Series 21 of British television drama The Bill was broadcast from 5 January until 29 December 2005. The series consisted of 106 episodes, making it the series with the highest number of episodes in the show's final decade, tied with series 19. Joint-longest serving cast member, DC Jim Carver (Mark Wingett), exited the show after 21 years, having been with the show since its first ever episode; he was the sixth character with over ten years on the series to have exited in the previous three years. It followed the events of the third Sun Hill station fire. As was the case in 1990 and 2002, a redevelopment to a large part of the station set was explained by an explosion, racist PCSO Colin Fairfax driving a van into the station reception to shift the blame for a terror attack onto the local Asian community; the fire led to three characters being killed off. The death of Carver’s best friend in the blaze, DC Ken Drummond, came before the revelation that his estranged wife June Ackland had an affair with experienced PC Roger Valentine. Ackland, co-protagonist with Carver in the series pilot Woodentop, was involved in a 30-minute special episode that ended with Carver’s exit. Actor Mark Wingett also featured in spin-off documentary series The Bill: Uncovered, exploring Jim’s time on the show that included addictions to alcohol & gambling and two failed marriages. The final of four Uncovered documentaries saw Superintendent Adam Okaro narrate on some of the best moments from the show's 21-year history, however the episode did not air in the U.K; instead it aired in Australia a year after its originally planned broadcast.

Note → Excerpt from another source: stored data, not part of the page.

$ cat src/design/efr_pkg.sv
// Shared constants and types for the embedded function register page.
// Assumes a single 40 MHz bus clock and word-aligned register slots.
package efr_pkg;

    // ------------------------------------------------------------------
    // Clock and processing rates
    // ------------------------------------------------------------------
    localparam int unsigned CLK_HZ = 40_000_000;
    // Processing rates in tenths of a hertz, as printed: 12.5, 26, 52, 104 Hz.
    localparam int unsigned RATE_12P5_DHZ = 125;
    localparam int unsigned RATE_26_DHZ = 260;
    localparam int unsigned RATE_52_DHZ = 520;
    localparam int unsigned RATE_104_DHZ = 1040;
    // Clock cycles per processing tick, rounded down.
    localparam int unsigned DIV_12P5 = (CLK_HZ * 10) / RATE_12P5_DHZ;
    localparam int unsigned DIV_26 = (CLK_HZ * 10) / RATE_26_DHZ;
    localparam int unsigned DIV_52 = (CLK_HZ * 10) / RATE_52_DHZ;
    localparam int unsigned DIV_104 = (CLK_HZ * 10) / RATE_104_DHZ;
    localparam int unsigned TICK_CW = 22;

    // ------------------------------------------------------------------
    // Register indices; the byte address is four times the index
    // ------------------------------------------------------------------
    localparam logic [7:0] IDX_SM14 = 8'h59;
    localparam logic [7:0] IDX_SM15 = 8'h5a;
    localparam logic [7:0] IDX_SM16 = 8'h5b;
    localparam logic [7:0] IDX_ENG_RATE = 8'h5f;
    localparam logic [7:0] IDX_LRN_RATE = 8'h60;
    localparam logic [7:0] IDX_CNT_LO = 8'h62;
    localparam logic [7:0] IDX_CNT_HI = 8'h63;
    localparam logic [7:0] IDX_PED_SRC = 8'h64;
    localparam logic [7:0] IDX_INIT = 8'h66;
    localparam logic [7:0] IDX_IRQ_STAT = 8'h68;
    localparam logic [7:0] IDX_IRQ_MASK = 8'h69;

    // ------------------------------------------------------------------
    // Field positions and reset values
    // ------------------------------------------------------------------
    localparam int ENG_RATE_LSB = 3;
    localparam int LRN_RATE_LSB = 4;
    localparam logic [7:0] ENG_FIXED_ONES = 8'h43;
    localparam logic [7:0] LRN_FIXED_ONES = 8'h05;
    localparam logic [1:0] RATE_RST = 2'h1;
    localparam int SRC_CLR_BIT = 7;
    localparam int SRC_DET_BIT = 5;
    localparam int SRC_WIN_BIT = 4;
    localparam int SRC_OVF_BIT = 3;
    localparam int SRC_CBIT_BIT = 2;
    localparam int INIT_MOT_BIT = 5;
    localparam int INIT_TILT_BIT = 4;
    localparam int INIT_PED_BIT = 3;
    localparam int IRQ_W = 5;
    localparam int IRQ_DET = 0;
    localparam int IRQ_OVF = 1;
    localparam int IRQ_SM0 = 2;
    localparam logic [IRQ_W-1:0] IRQ_MASK_RST = 5'h00;
    localparam int NUM_SM = 3;

    // Bus data phase tracking.
    typedef enum logic [2:0] {
        EFR_PH_IDLE = 3'b001,
        EFR_PH_WRITE = 3'b010,
        EFR_PH_READ = 3'b100
    } efr_phase_t;

endpackage

$ cat src/design/efr_ped_if.sv
// Carrier between the register page and the pedometer count keeper.
// Assumes both ends run on the bus clock.
`timescale 1ns/1ps
interface efr_ped_if;
    logic step_pulse;
    logic clear;
    logic [15:0] count;
    logic overflow;
    modport counter (input step_pulse, input clear, output count, output overflow);
    modport ctrl (output step_pulse, output clear, input count, input overflow);
endinterface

This series saw the programme change executive producers for the final time, Paul Marquess, quitting after three and a half years in charge; his replacement Johnathan Young, who produced The Bill spinoff Murder Investigation Team, remained in charge until the series was cancelled in 2010. Young opted to remove of much of the 'soap' feel, which was introduced by Marquess, and the main focus turned back towards the actual policing aspect of the programme. The majority of this series however remained serialised, with the transition back to single-hander episodes being phased in slowly, following into Series 22. Young also launched a long-term storyline, Sergeant Dale Smith embarking on an affair with Louise Larson (Rosie Marcel), wife of a notorious criminal; the plot did not conclude until early 2006, and was the first of several multi-series storylines Young ran during his first 18 months in charge.

The series also saw its second live episode, commemorating the 50th anniversary of ITV, the special episode showing a siege in which several members of the relief are held hostage by a grieving father, seeking justice for his son's accidental death. The episode saw a return for Cyril Nri as Adam Okaro, whose time off-screen on break was preceded by the death of Okaro's wife and two children in a tragic car crash. The series also saw its third serial killer storyline in as many years as a homophobe killed a series of gay men, including PC Lance Powell. Another officer killed off was the show's primary villain, PC Gabriel Kent, who committed suicide after being exposed for stealing his adoptive brother's identity, while he had also committing a litany of crimes, including murder and rape, during a two-year reign of terror.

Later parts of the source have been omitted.